- **WORK ORDER**
Bring together copies of the lines in the data below that contain the word "changes".

- **DATA SUPPLIED**

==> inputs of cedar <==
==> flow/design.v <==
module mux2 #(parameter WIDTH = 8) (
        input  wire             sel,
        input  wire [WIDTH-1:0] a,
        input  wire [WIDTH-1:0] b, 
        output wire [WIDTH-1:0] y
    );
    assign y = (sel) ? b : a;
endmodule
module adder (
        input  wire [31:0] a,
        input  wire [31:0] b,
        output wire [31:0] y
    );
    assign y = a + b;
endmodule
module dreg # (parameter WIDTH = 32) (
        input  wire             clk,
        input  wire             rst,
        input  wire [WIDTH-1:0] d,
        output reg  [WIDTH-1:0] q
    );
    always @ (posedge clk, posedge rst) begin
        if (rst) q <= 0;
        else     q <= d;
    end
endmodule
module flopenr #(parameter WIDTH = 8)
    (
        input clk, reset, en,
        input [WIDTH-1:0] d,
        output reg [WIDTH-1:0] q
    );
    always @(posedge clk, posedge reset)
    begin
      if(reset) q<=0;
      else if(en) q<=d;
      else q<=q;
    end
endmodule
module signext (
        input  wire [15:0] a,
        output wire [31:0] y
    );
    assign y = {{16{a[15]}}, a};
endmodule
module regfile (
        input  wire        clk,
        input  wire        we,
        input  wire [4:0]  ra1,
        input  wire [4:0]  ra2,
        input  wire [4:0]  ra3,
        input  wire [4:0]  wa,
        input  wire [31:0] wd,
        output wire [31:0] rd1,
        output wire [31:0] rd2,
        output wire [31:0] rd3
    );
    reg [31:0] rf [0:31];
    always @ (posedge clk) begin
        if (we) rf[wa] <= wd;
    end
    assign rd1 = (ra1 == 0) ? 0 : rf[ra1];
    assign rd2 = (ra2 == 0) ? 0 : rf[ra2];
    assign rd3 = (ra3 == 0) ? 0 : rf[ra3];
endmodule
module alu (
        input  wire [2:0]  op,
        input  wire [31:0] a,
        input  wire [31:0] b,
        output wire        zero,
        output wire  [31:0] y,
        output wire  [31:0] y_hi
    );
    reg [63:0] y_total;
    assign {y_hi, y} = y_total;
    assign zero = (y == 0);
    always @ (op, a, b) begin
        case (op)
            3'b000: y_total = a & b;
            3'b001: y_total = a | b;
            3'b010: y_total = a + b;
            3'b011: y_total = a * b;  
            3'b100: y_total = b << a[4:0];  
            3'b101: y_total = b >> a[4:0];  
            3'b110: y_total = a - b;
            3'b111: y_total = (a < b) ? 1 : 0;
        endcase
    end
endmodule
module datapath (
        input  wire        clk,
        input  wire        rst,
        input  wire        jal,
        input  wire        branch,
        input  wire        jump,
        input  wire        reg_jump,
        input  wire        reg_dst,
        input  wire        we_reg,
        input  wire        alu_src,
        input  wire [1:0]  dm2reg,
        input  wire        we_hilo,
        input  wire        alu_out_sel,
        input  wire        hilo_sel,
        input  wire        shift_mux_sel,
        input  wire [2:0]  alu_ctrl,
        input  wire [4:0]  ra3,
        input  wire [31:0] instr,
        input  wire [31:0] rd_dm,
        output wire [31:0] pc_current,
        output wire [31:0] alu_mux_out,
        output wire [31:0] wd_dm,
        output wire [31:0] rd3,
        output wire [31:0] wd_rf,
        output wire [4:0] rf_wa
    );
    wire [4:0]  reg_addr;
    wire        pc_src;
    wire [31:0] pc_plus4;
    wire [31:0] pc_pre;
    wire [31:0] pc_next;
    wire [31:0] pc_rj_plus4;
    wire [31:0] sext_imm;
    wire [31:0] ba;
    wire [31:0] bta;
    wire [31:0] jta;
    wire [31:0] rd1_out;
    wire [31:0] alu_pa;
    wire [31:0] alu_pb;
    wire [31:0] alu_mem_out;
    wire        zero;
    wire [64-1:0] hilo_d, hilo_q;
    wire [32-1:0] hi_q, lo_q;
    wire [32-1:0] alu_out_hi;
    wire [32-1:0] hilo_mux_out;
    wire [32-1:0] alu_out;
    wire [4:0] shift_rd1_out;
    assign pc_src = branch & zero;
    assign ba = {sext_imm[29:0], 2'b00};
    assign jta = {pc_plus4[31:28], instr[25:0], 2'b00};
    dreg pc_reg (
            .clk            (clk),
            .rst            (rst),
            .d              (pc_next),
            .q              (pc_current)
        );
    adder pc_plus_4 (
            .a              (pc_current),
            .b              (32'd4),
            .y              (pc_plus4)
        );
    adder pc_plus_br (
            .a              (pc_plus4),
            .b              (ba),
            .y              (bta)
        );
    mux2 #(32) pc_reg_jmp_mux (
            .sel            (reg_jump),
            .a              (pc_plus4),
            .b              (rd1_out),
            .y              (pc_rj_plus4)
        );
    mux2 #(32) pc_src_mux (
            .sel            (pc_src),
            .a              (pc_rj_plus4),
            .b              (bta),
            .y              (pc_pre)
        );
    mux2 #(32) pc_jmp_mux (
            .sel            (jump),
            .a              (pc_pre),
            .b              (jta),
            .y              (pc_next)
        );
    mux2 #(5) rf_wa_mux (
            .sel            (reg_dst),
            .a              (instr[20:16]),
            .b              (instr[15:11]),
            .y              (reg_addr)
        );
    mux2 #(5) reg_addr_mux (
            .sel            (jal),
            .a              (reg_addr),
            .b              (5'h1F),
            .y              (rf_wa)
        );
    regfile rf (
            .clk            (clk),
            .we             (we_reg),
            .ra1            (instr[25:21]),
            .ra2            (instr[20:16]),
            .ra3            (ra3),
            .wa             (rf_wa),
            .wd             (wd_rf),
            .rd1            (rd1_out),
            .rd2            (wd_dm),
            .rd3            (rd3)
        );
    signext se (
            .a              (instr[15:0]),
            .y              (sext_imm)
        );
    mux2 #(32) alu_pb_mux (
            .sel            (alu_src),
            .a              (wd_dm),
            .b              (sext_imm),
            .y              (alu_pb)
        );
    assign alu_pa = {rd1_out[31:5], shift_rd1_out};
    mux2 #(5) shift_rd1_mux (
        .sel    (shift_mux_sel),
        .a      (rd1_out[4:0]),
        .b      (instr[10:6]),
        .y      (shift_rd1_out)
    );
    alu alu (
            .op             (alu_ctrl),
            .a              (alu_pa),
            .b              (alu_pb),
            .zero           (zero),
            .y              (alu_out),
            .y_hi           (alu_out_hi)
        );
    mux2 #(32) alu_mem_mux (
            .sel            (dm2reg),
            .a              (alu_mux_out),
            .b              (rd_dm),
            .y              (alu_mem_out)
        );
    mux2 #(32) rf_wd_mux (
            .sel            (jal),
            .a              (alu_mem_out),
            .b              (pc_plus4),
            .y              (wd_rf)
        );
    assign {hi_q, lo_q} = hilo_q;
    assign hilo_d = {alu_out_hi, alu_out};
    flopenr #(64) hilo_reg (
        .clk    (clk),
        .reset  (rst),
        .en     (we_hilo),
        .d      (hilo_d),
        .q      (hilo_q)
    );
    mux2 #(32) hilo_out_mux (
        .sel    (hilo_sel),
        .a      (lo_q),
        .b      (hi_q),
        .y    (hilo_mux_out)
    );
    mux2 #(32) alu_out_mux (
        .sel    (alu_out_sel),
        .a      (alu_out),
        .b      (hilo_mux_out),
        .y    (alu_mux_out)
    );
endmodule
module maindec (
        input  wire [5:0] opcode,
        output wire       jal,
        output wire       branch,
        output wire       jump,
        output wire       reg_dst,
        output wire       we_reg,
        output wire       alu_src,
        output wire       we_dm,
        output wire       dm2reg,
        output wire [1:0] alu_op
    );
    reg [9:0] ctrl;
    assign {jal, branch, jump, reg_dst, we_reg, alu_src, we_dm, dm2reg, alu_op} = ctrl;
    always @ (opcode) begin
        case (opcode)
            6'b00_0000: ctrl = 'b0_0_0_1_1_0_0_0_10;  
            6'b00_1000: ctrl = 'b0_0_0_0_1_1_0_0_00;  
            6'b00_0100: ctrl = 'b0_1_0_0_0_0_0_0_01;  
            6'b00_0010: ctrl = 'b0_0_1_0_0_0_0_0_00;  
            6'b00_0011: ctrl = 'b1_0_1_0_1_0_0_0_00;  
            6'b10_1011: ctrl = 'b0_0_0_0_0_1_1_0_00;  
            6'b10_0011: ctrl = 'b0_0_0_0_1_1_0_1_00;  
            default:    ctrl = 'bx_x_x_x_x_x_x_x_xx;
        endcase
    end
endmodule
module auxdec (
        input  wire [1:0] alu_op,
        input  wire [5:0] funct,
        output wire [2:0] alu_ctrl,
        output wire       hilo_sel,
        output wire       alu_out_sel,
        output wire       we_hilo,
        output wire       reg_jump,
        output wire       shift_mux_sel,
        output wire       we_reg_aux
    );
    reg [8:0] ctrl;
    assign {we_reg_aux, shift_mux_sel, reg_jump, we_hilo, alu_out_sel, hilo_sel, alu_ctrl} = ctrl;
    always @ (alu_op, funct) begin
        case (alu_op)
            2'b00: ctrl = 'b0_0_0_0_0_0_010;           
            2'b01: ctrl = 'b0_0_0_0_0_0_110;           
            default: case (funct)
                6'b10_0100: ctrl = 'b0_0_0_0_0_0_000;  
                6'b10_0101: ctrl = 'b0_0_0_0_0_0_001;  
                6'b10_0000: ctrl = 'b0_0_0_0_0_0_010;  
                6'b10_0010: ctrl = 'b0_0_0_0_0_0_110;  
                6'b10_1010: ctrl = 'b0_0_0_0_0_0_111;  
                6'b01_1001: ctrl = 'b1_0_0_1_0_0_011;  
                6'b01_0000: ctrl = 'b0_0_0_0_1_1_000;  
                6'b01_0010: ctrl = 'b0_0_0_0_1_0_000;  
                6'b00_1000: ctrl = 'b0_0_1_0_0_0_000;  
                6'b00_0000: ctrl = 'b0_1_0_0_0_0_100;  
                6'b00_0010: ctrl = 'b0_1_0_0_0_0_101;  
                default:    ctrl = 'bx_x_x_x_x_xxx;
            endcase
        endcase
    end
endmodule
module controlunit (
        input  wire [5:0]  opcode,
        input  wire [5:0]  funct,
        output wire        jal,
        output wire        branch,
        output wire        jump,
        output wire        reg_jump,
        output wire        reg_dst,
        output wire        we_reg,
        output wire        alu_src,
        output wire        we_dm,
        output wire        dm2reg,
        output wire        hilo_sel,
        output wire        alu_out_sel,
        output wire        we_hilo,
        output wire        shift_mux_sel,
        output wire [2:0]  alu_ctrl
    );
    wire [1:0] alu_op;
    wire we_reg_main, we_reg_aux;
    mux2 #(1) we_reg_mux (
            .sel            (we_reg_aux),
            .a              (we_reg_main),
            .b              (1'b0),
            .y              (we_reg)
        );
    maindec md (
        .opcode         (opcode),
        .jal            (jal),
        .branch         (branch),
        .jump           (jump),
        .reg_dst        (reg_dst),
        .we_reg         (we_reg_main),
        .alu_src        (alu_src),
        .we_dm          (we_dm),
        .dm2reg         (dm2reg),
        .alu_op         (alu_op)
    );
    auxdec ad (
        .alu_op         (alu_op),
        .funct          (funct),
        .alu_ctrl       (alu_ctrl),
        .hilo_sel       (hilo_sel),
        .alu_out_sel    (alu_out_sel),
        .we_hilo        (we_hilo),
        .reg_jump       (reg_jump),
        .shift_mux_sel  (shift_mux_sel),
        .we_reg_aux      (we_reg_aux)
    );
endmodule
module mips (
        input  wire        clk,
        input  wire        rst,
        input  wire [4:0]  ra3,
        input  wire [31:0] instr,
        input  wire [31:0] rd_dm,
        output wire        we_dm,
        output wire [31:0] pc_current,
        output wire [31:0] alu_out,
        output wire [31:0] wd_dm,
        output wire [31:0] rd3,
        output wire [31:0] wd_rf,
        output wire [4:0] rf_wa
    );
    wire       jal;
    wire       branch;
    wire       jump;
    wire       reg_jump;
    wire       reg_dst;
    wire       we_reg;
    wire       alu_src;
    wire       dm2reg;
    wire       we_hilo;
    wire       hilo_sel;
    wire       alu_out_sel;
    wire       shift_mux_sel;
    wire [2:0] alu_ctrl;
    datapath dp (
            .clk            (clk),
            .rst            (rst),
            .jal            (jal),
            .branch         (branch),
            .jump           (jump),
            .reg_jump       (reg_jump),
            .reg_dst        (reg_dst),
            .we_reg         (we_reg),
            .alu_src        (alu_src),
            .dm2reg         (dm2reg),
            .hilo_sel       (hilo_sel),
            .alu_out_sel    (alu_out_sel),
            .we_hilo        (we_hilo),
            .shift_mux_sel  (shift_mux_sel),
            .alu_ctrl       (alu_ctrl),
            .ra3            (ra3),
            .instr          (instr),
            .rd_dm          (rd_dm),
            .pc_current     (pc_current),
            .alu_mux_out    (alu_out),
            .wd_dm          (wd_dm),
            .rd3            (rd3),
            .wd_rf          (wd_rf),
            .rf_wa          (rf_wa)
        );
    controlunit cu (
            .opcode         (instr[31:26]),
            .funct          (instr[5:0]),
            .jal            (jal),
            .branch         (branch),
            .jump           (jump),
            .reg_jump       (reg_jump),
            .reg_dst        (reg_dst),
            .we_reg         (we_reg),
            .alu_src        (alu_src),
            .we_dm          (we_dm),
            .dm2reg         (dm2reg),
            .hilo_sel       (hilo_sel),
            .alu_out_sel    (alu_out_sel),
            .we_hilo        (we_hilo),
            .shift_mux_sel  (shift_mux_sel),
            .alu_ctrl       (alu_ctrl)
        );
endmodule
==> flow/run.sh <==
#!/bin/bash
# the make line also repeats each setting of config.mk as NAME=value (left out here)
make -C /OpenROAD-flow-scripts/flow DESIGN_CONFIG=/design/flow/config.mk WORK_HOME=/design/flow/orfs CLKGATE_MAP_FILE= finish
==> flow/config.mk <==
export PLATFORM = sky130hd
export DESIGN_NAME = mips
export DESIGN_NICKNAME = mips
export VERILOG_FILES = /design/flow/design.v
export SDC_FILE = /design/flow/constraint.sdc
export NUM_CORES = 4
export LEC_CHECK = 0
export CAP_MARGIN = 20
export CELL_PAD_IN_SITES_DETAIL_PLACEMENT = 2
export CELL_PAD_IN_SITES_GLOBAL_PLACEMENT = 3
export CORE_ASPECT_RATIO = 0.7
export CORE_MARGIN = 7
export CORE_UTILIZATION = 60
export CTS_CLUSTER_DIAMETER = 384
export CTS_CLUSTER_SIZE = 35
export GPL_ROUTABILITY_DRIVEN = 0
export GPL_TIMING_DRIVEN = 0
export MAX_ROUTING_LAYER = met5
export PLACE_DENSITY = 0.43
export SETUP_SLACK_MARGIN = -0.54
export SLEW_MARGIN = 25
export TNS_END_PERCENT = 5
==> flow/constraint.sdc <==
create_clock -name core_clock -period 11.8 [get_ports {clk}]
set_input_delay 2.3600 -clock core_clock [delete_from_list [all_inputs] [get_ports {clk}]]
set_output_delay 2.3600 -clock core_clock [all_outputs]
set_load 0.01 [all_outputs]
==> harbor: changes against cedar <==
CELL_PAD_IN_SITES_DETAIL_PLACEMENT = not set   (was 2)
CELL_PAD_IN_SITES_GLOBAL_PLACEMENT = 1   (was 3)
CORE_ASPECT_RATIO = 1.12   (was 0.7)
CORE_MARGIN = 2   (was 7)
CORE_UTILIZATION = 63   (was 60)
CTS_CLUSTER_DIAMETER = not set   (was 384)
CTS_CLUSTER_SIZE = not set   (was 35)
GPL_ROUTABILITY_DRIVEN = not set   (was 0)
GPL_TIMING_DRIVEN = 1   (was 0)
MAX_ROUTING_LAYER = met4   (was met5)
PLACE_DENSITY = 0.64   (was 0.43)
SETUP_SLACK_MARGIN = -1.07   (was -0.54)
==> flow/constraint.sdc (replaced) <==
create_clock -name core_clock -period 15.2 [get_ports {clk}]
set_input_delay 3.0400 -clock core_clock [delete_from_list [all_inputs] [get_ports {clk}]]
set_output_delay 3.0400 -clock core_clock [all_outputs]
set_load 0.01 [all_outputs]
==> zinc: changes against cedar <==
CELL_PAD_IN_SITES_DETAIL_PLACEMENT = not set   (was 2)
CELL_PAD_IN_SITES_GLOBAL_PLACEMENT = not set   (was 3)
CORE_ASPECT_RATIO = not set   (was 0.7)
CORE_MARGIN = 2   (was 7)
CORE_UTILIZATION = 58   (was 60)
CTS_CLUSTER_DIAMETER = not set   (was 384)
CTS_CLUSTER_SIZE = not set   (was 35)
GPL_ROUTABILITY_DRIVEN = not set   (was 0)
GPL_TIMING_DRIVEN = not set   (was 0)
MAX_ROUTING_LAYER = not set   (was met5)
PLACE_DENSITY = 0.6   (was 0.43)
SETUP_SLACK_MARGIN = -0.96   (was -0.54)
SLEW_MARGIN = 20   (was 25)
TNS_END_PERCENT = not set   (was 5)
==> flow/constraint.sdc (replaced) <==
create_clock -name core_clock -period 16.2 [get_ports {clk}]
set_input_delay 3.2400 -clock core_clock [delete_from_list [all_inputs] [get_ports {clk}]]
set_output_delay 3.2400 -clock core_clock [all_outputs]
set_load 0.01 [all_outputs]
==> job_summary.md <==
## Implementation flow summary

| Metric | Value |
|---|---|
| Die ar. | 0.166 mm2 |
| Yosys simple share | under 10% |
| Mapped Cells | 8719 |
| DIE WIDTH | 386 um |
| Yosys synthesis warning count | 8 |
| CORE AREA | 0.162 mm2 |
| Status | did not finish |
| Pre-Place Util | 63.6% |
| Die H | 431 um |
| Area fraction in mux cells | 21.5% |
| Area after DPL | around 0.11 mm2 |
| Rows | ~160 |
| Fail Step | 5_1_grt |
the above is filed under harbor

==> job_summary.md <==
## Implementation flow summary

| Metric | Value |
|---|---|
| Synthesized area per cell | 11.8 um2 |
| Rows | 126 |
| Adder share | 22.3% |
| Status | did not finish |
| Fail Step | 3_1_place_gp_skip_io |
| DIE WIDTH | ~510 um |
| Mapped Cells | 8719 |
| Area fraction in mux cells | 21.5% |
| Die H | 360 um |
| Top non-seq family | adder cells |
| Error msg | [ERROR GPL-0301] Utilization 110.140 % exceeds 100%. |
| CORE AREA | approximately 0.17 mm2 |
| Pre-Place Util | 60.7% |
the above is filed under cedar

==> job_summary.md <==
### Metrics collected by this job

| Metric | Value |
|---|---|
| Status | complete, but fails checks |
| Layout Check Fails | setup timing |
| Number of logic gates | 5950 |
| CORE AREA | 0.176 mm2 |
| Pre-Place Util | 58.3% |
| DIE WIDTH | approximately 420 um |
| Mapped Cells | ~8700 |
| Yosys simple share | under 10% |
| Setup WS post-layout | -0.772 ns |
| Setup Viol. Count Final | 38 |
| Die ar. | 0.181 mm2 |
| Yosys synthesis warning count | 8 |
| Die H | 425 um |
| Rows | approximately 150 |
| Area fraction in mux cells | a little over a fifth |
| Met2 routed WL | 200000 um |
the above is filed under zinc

- **SOLUTION FOR THIS TASK**
==> harbor: changes against cedar <==
==> zinc: changes against cedar <==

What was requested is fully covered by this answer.